Prefer JSON Over XML
// SECURE - Use JSON instead of XML (best practice)
import (
"encoding/json"
"io"
"net/http"
)
type UserRequest struct {
Name string `json:"name"`
Email string `json:"email"`
Role string `json:"role"`
}
func jsonHandler(w http.ResponseWriter, r *http.Request) {
var user UserRequest
// SECURE: JSON has no XXE vulnerabilities
decoder := json.NewDecoder(io.LimitReader(r.Body, 1048576))
decoder.DisallowUnknownFields() // Strict parsing
err := decoder.Decode(&user)
if err != nil {
http.Error(w, "Invalid JSON", 400)
return
}
defer r.Body.Close()
// Validate
if user.Name == "" || user.Email == "" {
http.Error(w, "Missing fields", 400)
return
}
// Process...
w.Header().Set("Content-Type", "application/json")
json.NewEncoder(w).Encode(map[string]string{
"status": "success",
"name": user.Name,
})
}
Why this works: JSON parsers have no concept of external entities, DTDs, or entity references - the format simply doesn't support them. By using JSON instead of XML for APIs and configuration, XXE vulnerabilities are completely eliminated. JSON is also simpler to parse, has broader client support, and generates smaller payloads. This is the recommended approach for new systems unless XML is required for compatibility (SOAP, legacy systems).

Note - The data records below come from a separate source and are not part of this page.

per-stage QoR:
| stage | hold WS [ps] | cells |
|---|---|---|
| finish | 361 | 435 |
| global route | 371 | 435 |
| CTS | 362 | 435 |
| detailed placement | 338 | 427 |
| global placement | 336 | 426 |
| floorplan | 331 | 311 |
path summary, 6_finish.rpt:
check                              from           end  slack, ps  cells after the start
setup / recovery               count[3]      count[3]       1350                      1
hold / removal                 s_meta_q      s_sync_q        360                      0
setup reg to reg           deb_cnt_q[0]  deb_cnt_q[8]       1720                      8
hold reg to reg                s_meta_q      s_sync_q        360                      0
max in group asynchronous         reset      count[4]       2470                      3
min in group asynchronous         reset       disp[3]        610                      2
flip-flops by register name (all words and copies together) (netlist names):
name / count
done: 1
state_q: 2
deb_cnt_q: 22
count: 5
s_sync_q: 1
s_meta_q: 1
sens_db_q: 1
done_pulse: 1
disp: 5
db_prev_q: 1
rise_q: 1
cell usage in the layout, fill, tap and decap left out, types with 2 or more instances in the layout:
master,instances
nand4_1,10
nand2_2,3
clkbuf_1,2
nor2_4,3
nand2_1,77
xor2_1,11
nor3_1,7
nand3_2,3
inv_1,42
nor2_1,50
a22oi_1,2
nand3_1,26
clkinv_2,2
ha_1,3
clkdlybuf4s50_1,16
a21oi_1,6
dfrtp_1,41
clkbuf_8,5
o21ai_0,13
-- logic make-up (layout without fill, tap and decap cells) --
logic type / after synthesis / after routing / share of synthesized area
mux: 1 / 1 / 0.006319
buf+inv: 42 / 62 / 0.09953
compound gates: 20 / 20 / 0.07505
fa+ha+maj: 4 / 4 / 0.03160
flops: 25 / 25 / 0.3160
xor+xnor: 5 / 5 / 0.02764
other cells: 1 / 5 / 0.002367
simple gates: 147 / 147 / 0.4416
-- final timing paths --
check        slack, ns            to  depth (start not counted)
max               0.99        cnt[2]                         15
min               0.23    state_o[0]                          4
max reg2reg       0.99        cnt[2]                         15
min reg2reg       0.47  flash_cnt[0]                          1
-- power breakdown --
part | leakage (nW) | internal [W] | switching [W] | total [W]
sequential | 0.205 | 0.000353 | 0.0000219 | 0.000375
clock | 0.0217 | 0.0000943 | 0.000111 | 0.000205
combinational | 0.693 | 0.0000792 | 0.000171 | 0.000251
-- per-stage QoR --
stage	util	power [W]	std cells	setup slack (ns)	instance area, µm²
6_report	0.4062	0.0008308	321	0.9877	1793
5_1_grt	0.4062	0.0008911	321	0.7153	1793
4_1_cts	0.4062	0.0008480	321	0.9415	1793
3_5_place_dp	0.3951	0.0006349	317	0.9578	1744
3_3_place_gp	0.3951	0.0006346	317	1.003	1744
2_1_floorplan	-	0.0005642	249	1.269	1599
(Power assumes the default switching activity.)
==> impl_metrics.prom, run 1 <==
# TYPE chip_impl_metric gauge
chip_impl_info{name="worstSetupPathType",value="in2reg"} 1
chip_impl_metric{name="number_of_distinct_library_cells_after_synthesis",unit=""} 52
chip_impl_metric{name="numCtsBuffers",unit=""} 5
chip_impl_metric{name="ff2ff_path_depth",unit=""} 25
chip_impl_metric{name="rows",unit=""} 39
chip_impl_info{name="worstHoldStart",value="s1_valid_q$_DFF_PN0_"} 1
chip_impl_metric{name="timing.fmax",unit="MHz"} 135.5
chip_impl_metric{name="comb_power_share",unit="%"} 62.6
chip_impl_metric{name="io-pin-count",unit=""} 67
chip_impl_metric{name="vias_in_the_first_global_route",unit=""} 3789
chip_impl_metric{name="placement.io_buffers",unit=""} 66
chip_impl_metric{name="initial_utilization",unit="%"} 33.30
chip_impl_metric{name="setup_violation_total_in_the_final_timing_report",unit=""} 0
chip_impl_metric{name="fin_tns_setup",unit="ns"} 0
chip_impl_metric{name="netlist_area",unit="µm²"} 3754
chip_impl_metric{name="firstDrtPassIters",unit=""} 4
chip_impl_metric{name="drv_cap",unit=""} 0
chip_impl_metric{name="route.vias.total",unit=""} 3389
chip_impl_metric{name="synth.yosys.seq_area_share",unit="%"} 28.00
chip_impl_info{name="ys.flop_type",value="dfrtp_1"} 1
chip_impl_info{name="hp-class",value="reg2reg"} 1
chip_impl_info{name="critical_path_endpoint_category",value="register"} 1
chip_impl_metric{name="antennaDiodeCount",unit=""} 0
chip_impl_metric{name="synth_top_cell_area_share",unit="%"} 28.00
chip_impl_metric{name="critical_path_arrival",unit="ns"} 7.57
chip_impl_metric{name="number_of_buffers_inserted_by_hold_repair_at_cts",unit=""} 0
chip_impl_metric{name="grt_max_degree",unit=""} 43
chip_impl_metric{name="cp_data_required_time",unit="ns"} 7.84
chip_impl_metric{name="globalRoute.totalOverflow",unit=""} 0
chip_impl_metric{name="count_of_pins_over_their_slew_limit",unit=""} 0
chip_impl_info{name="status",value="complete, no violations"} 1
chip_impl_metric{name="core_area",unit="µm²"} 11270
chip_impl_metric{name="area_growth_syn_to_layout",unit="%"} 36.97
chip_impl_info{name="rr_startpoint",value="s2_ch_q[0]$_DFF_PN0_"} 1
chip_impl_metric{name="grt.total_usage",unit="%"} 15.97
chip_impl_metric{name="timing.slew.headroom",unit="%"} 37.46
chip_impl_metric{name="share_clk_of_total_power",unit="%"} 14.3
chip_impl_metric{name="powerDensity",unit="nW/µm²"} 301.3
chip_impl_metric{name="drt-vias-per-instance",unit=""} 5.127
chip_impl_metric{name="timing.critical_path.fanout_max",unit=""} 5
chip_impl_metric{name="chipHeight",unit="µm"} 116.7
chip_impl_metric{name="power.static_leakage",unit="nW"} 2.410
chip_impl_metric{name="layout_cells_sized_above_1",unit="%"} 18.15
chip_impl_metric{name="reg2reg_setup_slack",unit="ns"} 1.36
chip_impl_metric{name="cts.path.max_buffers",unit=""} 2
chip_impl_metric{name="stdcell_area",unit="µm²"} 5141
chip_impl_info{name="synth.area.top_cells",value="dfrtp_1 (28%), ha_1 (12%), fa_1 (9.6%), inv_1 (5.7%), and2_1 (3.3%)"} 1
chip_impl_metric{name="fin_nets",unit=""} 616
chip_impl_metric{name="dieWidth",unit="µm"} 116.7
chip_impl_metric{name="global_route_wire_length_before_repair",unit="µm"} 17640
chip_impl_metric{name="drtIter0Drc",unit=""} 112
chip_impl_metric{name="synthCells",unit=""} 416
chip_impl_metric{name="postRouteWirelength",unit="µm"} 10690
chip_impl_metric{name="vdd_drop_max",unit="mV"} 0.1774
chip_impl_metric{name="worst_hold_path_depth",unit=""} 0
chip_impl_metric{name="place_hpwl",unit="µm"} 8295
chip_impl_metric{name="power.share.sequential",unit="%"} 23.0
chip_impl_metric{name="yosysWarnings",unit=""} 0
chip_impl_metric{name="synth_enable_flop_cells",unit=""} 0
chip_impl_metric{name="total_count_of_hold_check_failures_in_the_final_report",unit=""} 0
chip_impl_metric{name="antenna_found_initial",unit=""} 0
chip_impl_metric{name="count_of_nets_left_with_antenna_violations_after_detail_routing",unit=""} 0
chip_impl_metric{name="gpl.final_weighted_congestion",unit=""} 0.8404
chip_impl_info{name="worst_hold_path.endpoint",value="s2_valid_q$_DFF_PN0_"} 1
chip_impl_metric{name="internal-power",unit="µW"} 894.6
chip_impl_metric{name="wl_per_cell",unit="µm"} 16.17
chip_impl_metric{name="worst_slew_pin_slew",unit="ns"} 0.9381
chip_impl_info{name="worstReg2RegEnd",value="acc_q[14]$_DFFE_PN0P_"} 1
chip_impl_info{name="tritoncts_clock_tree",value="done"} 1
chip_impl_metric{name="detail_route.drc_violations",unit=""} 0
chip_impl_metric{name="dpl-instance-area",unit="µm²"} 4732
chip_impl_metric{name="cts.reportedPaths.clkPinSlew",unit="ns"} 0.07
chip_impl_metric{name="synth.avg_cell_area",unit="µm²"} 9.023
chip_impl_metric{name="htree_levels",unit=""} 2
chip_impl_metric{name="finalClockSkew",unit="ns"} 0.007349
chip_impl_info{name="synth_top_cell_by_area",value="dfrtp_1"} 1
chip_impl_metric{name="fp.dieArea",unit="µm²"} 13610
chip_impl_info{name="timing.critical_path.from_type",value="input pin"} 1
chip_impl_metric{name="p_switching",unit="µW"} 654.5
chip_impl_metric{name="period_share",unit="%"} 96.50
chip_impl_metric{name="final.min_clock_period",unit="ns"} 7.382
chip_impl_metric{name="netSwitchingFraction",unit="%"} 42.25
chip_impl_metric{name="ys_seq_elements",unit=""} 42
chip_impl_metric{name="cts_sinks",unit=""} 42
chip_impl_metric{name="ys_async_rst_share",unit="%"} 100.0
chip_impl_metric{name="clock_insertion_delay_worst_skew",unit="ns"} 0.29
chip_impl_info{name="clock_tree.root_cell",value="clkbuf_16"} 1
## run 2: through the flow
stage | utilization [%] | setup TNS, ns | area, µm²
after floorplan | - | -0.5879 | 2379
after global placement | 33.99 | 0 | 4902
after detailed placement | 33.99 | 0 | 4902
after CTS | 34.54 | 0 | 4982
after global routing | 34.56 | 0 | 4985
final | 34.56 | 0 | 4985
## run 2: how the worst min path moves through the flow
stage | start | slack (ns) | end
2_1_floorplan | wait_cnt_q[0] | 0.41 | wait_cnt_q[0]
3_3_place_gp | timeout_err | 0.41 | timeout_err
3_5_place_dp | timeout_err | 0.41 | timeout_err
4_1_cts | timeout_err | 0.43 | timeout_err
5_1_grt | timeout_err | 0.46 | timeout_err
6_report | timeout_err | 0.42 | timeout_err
--- src/flat_wrapper.sv ---
// flat-port wrapper written by rule: the top's interface ports become plain ports
module m72_pic_flat import m72_pic_pkg::*;
#(
  parameter int unsigned      SYNC_STAGES = 2,
  parameter logic [IRQ_W-1:0] RESET_IMR   = 8'hFF
)
  (i_clock, i_reset_n, io_bus_cs, io_bus_a1, io_bus_we, io_bus_stb, io_bus_din, io_bus_irq, io_bus_int_ack, io_bus_dout, io_bus_int_rq, io_bus_vec_valid);
  m72_pic_if io_bus_i ();
  input  logic i_clock;
  input  logic i_reset_n;
  input wire logic [$bits(io_bus_i.cs)-1:0] io_bus_cs;
  input wire logic [$bits(io_bus_i.a1)-1:0] io_bus_a1;
  input wire logic [$bits(io_bus_i.we)-1:0] io_bus_we;
  input wire logic [$bits(io_bus_i.stb)-1:0] io_bus_stb;
  input wire logic [$bits(io_bus_i.din)-1:0] io_bus_din;
  input wire logic [$bits(io_bus_i.irq)-1:0] io_bus_irq;
  input wire logic [$bits(io_bus_i.int_ack)-1:0] io_bus_int_ack;
  output wire logic [$bits(io_bus_i.dout)-1:0] io_bus_dout;
  output wire logic [$bits(io_bus_i.int_rq)-1:0] io_bus_int_rq;
  output wire logic [$bits(io_bus_i.vec_valid)-1:0] io_bus_vec_valid;
  assign io_bus_i.cs = io_bus_cs;
  assign io_bus_i.a1 = io_bus_a1;
  assign io_bus_i.we = io_bus_we;
  assign io_bus_i.stb = io_bus_stb;
  assign io_bus_i.din = io_bus_din;
  assign io_bus_i.irq = io_bus_irq;
  assign io_bus_i.int_ack = io_bus_int_ack;
  assign io_bus_dout = io_bus_i.dout;
  assign io_bus_int_rq = io_bus_i.int_rq;
  assign io_bus_vec_valid = io_bus_i.vec_valid;
  m72_pic #(.SYNC_STAGES(SYNC_STAGES), .RESET_IMR(RESET_IMR)) u_core (.i_clock(i_clock), .i_reset_n(i_reset_n), .io_bus(io_bus_i));
endmodule
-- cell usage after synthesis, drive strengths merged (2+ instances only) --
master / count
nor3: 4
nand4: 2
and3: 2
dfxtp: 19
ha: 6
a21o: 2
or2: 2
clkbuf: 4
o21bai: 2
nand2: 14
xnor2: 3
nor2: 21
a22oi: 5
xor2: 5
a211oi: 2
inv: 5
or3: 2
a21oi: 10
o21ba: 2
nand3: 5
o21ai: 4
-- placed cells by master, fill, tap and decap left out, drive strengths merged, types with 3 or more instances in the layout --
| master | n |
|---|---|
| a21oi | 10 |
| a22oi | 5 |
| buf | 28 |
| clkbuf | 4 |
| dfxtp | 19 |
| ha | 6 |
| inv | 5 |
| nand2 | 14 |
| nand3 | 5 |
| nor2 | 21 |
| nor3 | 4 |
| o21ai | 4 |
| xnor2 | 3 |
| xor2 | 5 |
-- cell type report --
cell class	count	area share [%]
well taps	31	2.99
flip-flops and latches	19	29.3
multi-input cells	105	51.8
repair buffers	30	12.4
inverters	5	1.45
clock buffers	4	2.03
===== src/rtl/alu_div.sv =====
// 32-bit iterative divider covering DIV/DIVU/REM/REMU.
// Restoring shift-subtract, one quotient bit per clock, fixed 33-cycle latency.
module alu_div (
  input  logic        clk,
  input  logic        reset,
  input  logic        start,
  input  logic [31:0] A,
  input  logic [31:0] B,
  input  logic [1:0]  F,
  input  logic        flush,
  output logic        ready,
  output logic        valid,
  output logic [31:0] Y,
  output logic        Zero
);

  localparam int unsigned W  = 32;
  localparam int unsigned RW = W + 1;
  localparam int unsigned SW = W + 2;
  localparam int unsigned CW = 6;

  typedef enum logic [1:0] {
    IDLE = 2'd0,
    BUSY = 2'd1,
    FIX  = 2'd2,
    DONE = 2'd3
  } state_t;

  state_t state;
  state_t next_state;

  logic [CW-1:0] cnt;
  logic [W-1:0]  quo;
  logic [W-1:0]  dvs;
  logic [RW-1:0] rem;
  logic [W-1:0]  a_orig;
  logic [1:0]    op;
  logic          qneg;
  logic          rneg;
  logic          dz;
  logic          ovf;

  logic          ready_d;
  logic          valid_d;
  logic          accept;
  logic          step;
  logic          load_y;

  // Operand conditioning at acceptance; F[0]=1 selects unsigned, F[1]=1 selects remainder.
  logic          signed_op;
  logic [W-1:0]  a_mag;
  logic [W-1:0]  b_mag;
  logic          dz_in;
  logic          ovf_in;

  always_comb begin
    signed_op = ~F[0];
    a_mag     = (signed_op && A[W-1]) ? W'(-A) : A;
    b_mag     = (signed_op && B[W-1]) ? W'(-B) : B;
    dz_in     = (B == '0);
    ovf_in    = signed_op && (A == 32'h8000_0000) && (B == 32'hFFFF_FFFF);
  end

  // One restoring step: shift in the next dividend bit, subtract if it fits.
  logic [SW-1:0] shifted;
  logic [SW-1:0] trial;
  logic          fits;
  logic [RW-1:0] rem_next;

  always_comb begin
    shifted  = {rem, quo[W-1]};
    trial    = shifted - {2'b00, dvs};
    fits     = (shifted >= {2'b00, dvs});
    rem_next = fits ? RW'(trial) : RW'(shifted);
  end

  // Final sign fix-up and special-case selection.
  logic [W-1:0] q_fix;
  logic [W-1:0] r_fix;
  logic [W-1:0] result;

  always_comb begin
    q_fix = qneg ? W'(-quo) : quo;
    r_fix = rneg ? W'(-rem[W-1:0]) : rem[W-1:0];
    if (dz) begin
      result = op[1] ? a_orig : 32'hFFFF_FFFF;
    end else if (ovf) begin
      result = op[1] ? 32'h0000_0000 : 32'h8000_0000;
    end else begin
      result = op[1] ? r_fix : q_fix;
    end
  end

  // State register.
  always_ff @(posedge clk or posedge reset) begin
    if (reset) begin
      state <= IDLE;
    end else begin
      state <= next_state;
    end
  end

  // Next-state logic; flush overrides everything, including a same-edge start.
  always_comb begin
    next_state = state;
    if (flush) begin
      next_state = IDLE;
    end else begin
      unique case (state)
        IDLE: if (start) next_state = BUSY;
        BUSY: if (cnt == CW'(W - 1)) next_state = FIX;
        FIX:  next_state = DONE;
        DONE: next_state = IDLE;
        default: next_state = IDLE;
      endcase
    end
  end

  // Output/control decode.
  always_comb begin
    ready_d = (next_state == IDLE);
    valid_d = (next_state == DONE);
    accept  = (state == IDLE) && (next_state == BUSY);
    step    = (state == BUSY) && !flush;
    load_y  = (state == FIX) && (next_state == DONE);
  end

  // Registered handshake outputs.
  always_ff @(posedge clk or posedge reset) begin
    if (reset) begin
      ready <= 1'b1;
      valid <= 1'b0;
    end else begin
      ready <= ready_d;
      valid <= valid_d;
    end
  end

  // Datapath: operand capture and iteration.
  always_ff @(posedge clk or posedge reset) begin
    if (reset) begin
      cnt    <= '0;
      quo    <= '0;
      dvs    <= '0;
      rem    <= '0;
      a_orig <= '0;
      op     <= '0;
      qneg   <= 1'b0;
      rneg   <= 1'b0;
      dz     <= 1'b0;
      ovf    <= 1'b0;
    end else if (accept) begin
      cnt    <= '0;
      quo    <= a_mag;
      dvs    <= b_mag;
      rem    <= '0;
      a_orig <= A;
      op     <= F;
      qneg   <= signed_op & (A[W-1] ^ B[W-1]);
      rneg   <= signed_op & A[W-1];
      dz     <= dz_in;
      ovf    <= ovf_in;
    end else if (step) begin
      cnt    <= cnt + CW'(1);
      quo    <= {quo[W-2:0], fits};
      rem    <= rem_next;
    end
  end

  // Result register holds until the next completion or reset.
  always_ff @(posedge clk or posedge reset) begin
    if (reset) begin
      Y <= '0;
    end else if (load_y) begin
      Y <= result;
    end
  end

  assign Zero = (Y == '0);

endmodule
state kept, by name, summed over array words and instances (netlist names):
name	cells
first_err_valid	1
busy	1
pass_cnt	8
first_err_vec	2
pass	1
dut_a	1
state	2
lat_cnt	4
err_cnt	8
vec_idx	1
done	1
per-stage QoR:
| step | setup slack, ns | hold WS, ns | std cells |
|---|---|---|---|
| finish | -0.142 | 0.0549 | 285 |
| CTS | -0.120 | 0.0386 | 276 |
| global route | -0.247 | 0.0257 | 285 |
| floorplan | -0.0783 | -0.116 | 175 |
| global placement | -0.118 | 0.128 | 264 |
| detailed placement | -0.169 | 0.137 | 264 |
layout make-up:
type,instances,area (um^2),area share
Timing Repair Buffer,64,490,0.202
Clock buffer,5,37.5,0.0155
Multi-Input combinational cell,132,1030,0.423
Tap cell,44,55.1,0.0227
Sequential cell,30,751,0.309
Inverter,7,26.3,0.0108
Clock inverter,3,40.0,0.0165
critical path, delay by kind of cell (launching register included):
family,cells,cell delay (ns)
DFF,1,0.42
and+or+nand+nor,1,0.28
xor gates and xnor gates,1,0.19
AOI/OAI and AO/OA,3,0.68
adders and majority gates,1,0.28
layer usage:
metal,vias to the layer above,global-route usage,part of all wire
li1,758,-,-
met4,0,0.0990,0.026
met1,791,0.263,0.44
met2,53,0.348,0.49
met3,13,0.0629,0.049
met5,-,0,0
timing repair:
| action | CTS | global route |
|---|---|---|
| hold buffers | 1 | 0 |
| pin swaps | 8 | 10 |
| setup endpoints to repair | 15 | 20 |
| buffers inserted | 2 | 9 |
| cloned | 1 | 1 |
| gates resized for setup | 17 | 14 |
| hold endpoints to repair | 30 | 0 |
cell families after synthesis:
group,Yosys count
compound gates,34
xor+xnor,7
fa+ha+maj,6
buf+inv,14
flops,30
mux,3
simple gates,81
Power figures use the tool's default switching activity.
===== config.mk =====
export PLATFORM = sky130hd
export DESIGN_NAME = wb_rr_arbiter
export DESIGN_NICKNAME = d
export VERILOG_FILES = /design/src/rtl/wb_rr_arbiter.sv
export SDC_FILE = /design/constraint.sdc
export NUM_CORES = 1
export LEC_CHECK = 0
export BUFFER_PORTS_ARGS = -buffer_cell sky130_fd_sc_hd__buf_2
export CAP_MARGIN = 40
export CORE_AREA = 2 2 113 115
export DETAILED_ROUTE_END_ITERATION = 6
export DIE_AREA = 0 0 115 117
export GPL_TIMING_DRIVEN = 0
export PLACE_DENSITY = 0.6
export SLEW_MARGIN = 20
export SYNTH_ARGS = -nofsm -noshare
export SYNTH_HDL_FRONTEND = slang
export SYNTH_SLANG_ARGS = --single-unit

===== constraint.sdc =====
create_clock -name wb_clk -period 2.7 [get_ports wb_clk]
set_clock_uncertainty 0.05 [all_clocks]
set_input_delay 0.135 -clock wb_clk [delete_from_list [all_inputs] [get_ports wb_clk]]
set_output_delay 0.135 -clock wb_clk [all_outputs]
set_load 0.05 [all_outputs]

===== src/rtl/wb_rr_arbiter.sv =====
// Round-robin arbiter for NUM_MASTERS Wishbone classic masters sharing one slave.
// The grant is held for the owner's whole cyc. A bus-cycle watchdog force-acks a
// stalled access with a poison read value so a dead address cannot hang a master.
// The timeout pulse is registered, so it appears the cycle after the forced ack.
module wb_rr_arbiter #(
    parameter int          NUM_MASTERS = 2,
    parameter int          WDT_LIMIT   = 63,
    parameter int          WDT_BITS    = 7,
    parameter logic [31:0] POISON      = 32'hdeaddead
) (
    input  logic                     wb_clk,
    input  logic                     wb_rst_n,
    input  logic [NUM_MASTERS-1:0]   m_cyc,
    input  logic [NUM_MASTERS-1:0]   m_stb,
    input  logic [NUM_MASTERS-1:0]   m_we,
    input  logic [4*NUM_MASTERS-1:0] m_sel,
    input  logic [32*NUM_MASTERS-1:0] m_adr,
    input  logic [32*NUM_MASTERS-1:0] m_dat,
    output logic [NUM_MASTERS-1:0]   m_ack,
    output logic [31:0]              m_rdt,
    output logic                     s_cyc,
    output logic                     s_stb,
    output logic                     s_we,
    output logic [3:0]               s_sel,
    output logic [31:0]              s_adr,
    output logic [31:0]              s_dat,
    input  logic                     s_ack,
    input  logic [31:0]              s_rdt,
    output logic [NUM_MASTERS-1:0]   grant,
    output logic                     timeout,
    output logic [7:0]               err_cnt
);

    localparam int                  IDX_W   = (NUM_MASTERS > 1) ? $clog2(NUM_MASTERS) : 1;
    localparam logic [WDT_BITS-1:0] WDT_LIM = WDT_BITS'(WDT_LIMIT);
    localparam logic                WDT_EN  = (WDT_LIMIT != 0);

    logic [NUM_MASTERS-1:0] grant_q, grant_d;
    logic [IDX_W-1:0]       last_q, last_d;
    logic [WDT_BITS-1:0]    wdt_q, wdt_d;
    logic                   timeout_q;
    logic [7:0]             err_cnt_q, err_cnt_d;

    logic [IDX_W-1:0]       g_idx_s;
    logic                   grant_valid_s;
    logic [IDX_W-1:0]       pick_idx_s;
    logic                   pick_found_s;
    logic                   wdt_active_s;
    logic                   wdt_fire_s;

    // Encode the one-hot registered grant into an index for the muxes.
    always_comb begin
        g_idx_s = '0;
        for (int i = 0; i < NUM_MASTERS; i++) begin
            if (grant_q[i]) begin
                g_idx_s = IDX_W'(i);
            end else begin
                g_idx_s = g_idx_s;
            end
        end
        grant_valid_s = |grant_q;
    end

    // Round-robin search for the first requester after the last owner.
    always_comb begin
        pick_found_s = 1'b0;
        pick_idx_s   = '0;
        for (int k = 1; k <= NUM_MASTERS; k++) begin
            if (!pick_found_s && m_cyc[(int'(last_q) + k) % NUM_MASTERS]) begin
                pick_found_s = 1'b1;
                pick_idx_s   = IDX_W'((int'(last_q) + k) % NUM_MASTERS);
            end else begin
                pick_found_s = pick_found_s;
            end
        end
    end

    // Hold the grant while the owner keeps cyc, otherwise hand it to the next requester.
    always_comb begin
        grant_d = grant_q;
        last_d  = last_q;
        if (grant_valid_s && m_cyc[g_idx_s]) begin
            grant_d = grant_q;
        end else if (pick_found_s) begin
            grant_d             = '0;
            grant_d[pick_idx_s] = 1'b1;
            last_d              = pick_idx_s;
        end else begin
            grant_d = '0;
        end
    end

    // Route the owner's controls to the slave; everything is zero when idle.
    always_comb begin
        s_cyc = 1'b0;
        s_stb = 1'b0;
        s_we  = 1'b0;
        s_sel = 4'h0;
        s_adr = 32'h0000_0000;
        s_dat = 32'h0000_0000;
        if (grant_valid_s) begin
            s_cyc = m_cyc[g_idx_s];
            s_stb = m_stb[g_idx_s];
            s_we  = m_we[g_idx_s];
            s_sel = m_sel[4*int'(g_idx_s) +: 4];
            s_adr = m_adr[32*int'(g_idx_s) +: 32];
            s_dat = m_dat[32*int'(g_idx_s) +: 32];
        end else begin
            s_cyc = 1'b0;
        end
    end

    // Watchdog fire condition; a real ack in the same cycle always wins.
    always_comb begin
        wdt_active_s = s_cyc & s_stb & ~s_ack;
        wdt_fire_s   = WDT_EN & wdt_active_s & (wdt_q == WDT_LIM);
    end

    // Return ack and read data to the owner only; the watchdog substitutes poison.
    always_comb begin
        m_ack          = '0;
        m_ack[g_idx_s] = (s_ack | wdt_fire_s) & grant_valid_s;
        if (wdt_fire_s) begin
            m_rdt = POISON;
        end else begin
            m_rdt = s_rdt;
        end
    end

    // Watchdog count restarts on ack, idle strobe, fire or ownership change.
    always_comb begin
        if (grant_d != grant_q) begin
            wdt_d = '0;
        end else if (wdt_fire_s) begin
            wdt_d = '0;
        end else if (wdt_active_s) begin
            wdt_d = wdt_q + {{(WDT_BITS-1){1'b0}}, 1'b1};
        end else begin
            wdt_d = '0;
        end
    end

    // Saturating timeout counter.
    always_comb begin
        if (wdt_fire_s && (err_cnt_q != 8'hff)) begin
            err_cnt_d = err_cnt_q + 8'd1;
        end else begin
            err_cnt_d = err_cnt_q;
        end
    end

    // State registers; reset parks last on the top index so master 0 wins first.
    always_ff @(posedge wb_clk or negedge wb_rst_n) begin
        if (!wb_rst_n) begin
            grant_q   <= '0;
            last_q    <= IDX_W'(NUM_MASTERS - 1);
            wdt_q     <= '0;
            timeout_q <= 1'b0;
            err_cnt_q <= 8'h00;
        end else begin
            grant_q   <= grant_d;
            last_q    <= last_d;
            wdt_q     <= wdt_d;
            timeout_q <= wdt_fire_s;
            err_cnt_q <= err_cnt_d;
        end
    end

    assign grant   = grant_q;
    assign timeout = timeout_q;
    assign err_cnt = err_cnt_q;

endmodule
File: config.mk
export PLATFORM = sky130hd
export DESIGN_NAME = led_blink_driver
export DESIGN_NICKNAME = d
export VERILOG_FILES = /design/src/rtl/led_blink_driver.sv
export SDC_FILE = /design/constraint.sdc
export NUM_CORES = 1
export LEC_CHECK = 0
export CORE_UTILIZATION = 25
export CTS_CLUSTER_DIAMETER = 200
export DETAILED_ROUTE_END_ITERATION = 10
export PLACE_DENSITY = 0.37
export SLEW_MARGIN = 15
export SYNTH_ARGS = -nofsm -noshare
export SYNTH_HDL_FRONTEND = slang
export SYNTH_SLANG_ARGS = --single-unit
File: constraint.sdc
create_clock -name clk -period 2.65 [get_ports clk]
set_clock_uncertainty 0.2 [all_clocks]
set_input_delay 0.53 -clock clk [delete_from_list [all_inputs] [get_ports clk]]
set_output_delay 0.53 -clock clk [all_outputs]
set_load 0.02 [all_outputs]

Framework-Specific Guidance
Gin with XML Binding
// SECURE - Gin XML binding uses encoding/xml
package main
import (
"net/http"
"github.com/gin-gonic/gin"
)
type Config struct {
AppName string `xml:"appname"`
Version string `xml:"version"`
Debug bool `xml:"debug"`
}
func main() {
r := gin.Default()
// Limit request size globally
r.MaxMultipartMemory = 1 << 20 // 1MB
r.POST("/config", configHandler)
r.Run(":8080")
}
func configHandler(c *gin.Context) {
var config Config
// SECURE: Gin uses encoding/xml internally
if err := c.ShouldBindXML(&config); err != nil {
c.JSON(http.StatusBadRequest, gin.H{"error": "Invalid XML"})
return
}
// Validate
if config.AppName == "" {
c.JSON(http.StatusBadRequest, gin.H{"error": "appname required"})
return
}
c.JSON(http.StatusOK, gin.H{
"status": "configured",
"app": config.AppName,
})
}
Why this works: Gin's ShouldBindXML() and BindXML() methods use Go's standard encoding/xml package internally, inheriting its XXE protection. Gin also provides automatic request size limiting through MaxMultipartMemory configuration. The framework's binding mechanism validates that the XML structure matches the expected Go struct, providing schema validation. This makes Gin safe for XML processing in modern Go versions.
Echo XML Deserialization
// SECURE - Echo with XML binding
package main
import (
"net/http"
"github.com/labstack/echo/v4"
"github.com/labstack/echo/v4/middleware"
)
type Message struct {
To string `xml:"to"`
From string `xml:"from"`
Content string `xml:"content"`
}
func main() {
e := echo.New()
// Middleware
e.Use(middleware.Logger())
e.Use(middleware.Recover())
e.Use(middleware.BodyLimit("1M")) // Limit body size
e.POST("/message", messageHandler)
e.Start(":8080")
}
func messageHandler(c echo.Context) error {
var msg Message
// SECURE: Echo uses encoding/xml
if err := c.Bind(&msg); err != nil {
return c.JSON(http.StatusBadRequest, map[string]string{
"error": "Invalid XML",
})
}
// Validate
if msg.To == "" || msg.From == "" {
return c.JSON(http.StatusBadRequest, map[string]string{
"error": "Missing required fields",
})
}
return c.JSON(http.StatusOK, map[string]interface{}{
"status": "received",
"to": msg.To,
"from": msg.From,
"preview": msg.Content[:min(len(msg.Content), 50)],
})
}
func min(a, b int) int {
if a < b {
return a
}
return b
}
Why this works: Echo's Bind() method automatically detects the content type and uses appropriate deserializers. For Content-Type: application/xml, it uses encoding/xml, providing XXE protection. The middleware.BodyLimit middleware enforces request size limits globally across all routes, preventing XML bomb attacks. Echo's error handling ensures parsing errors are caught and returned safely without exposing internal details.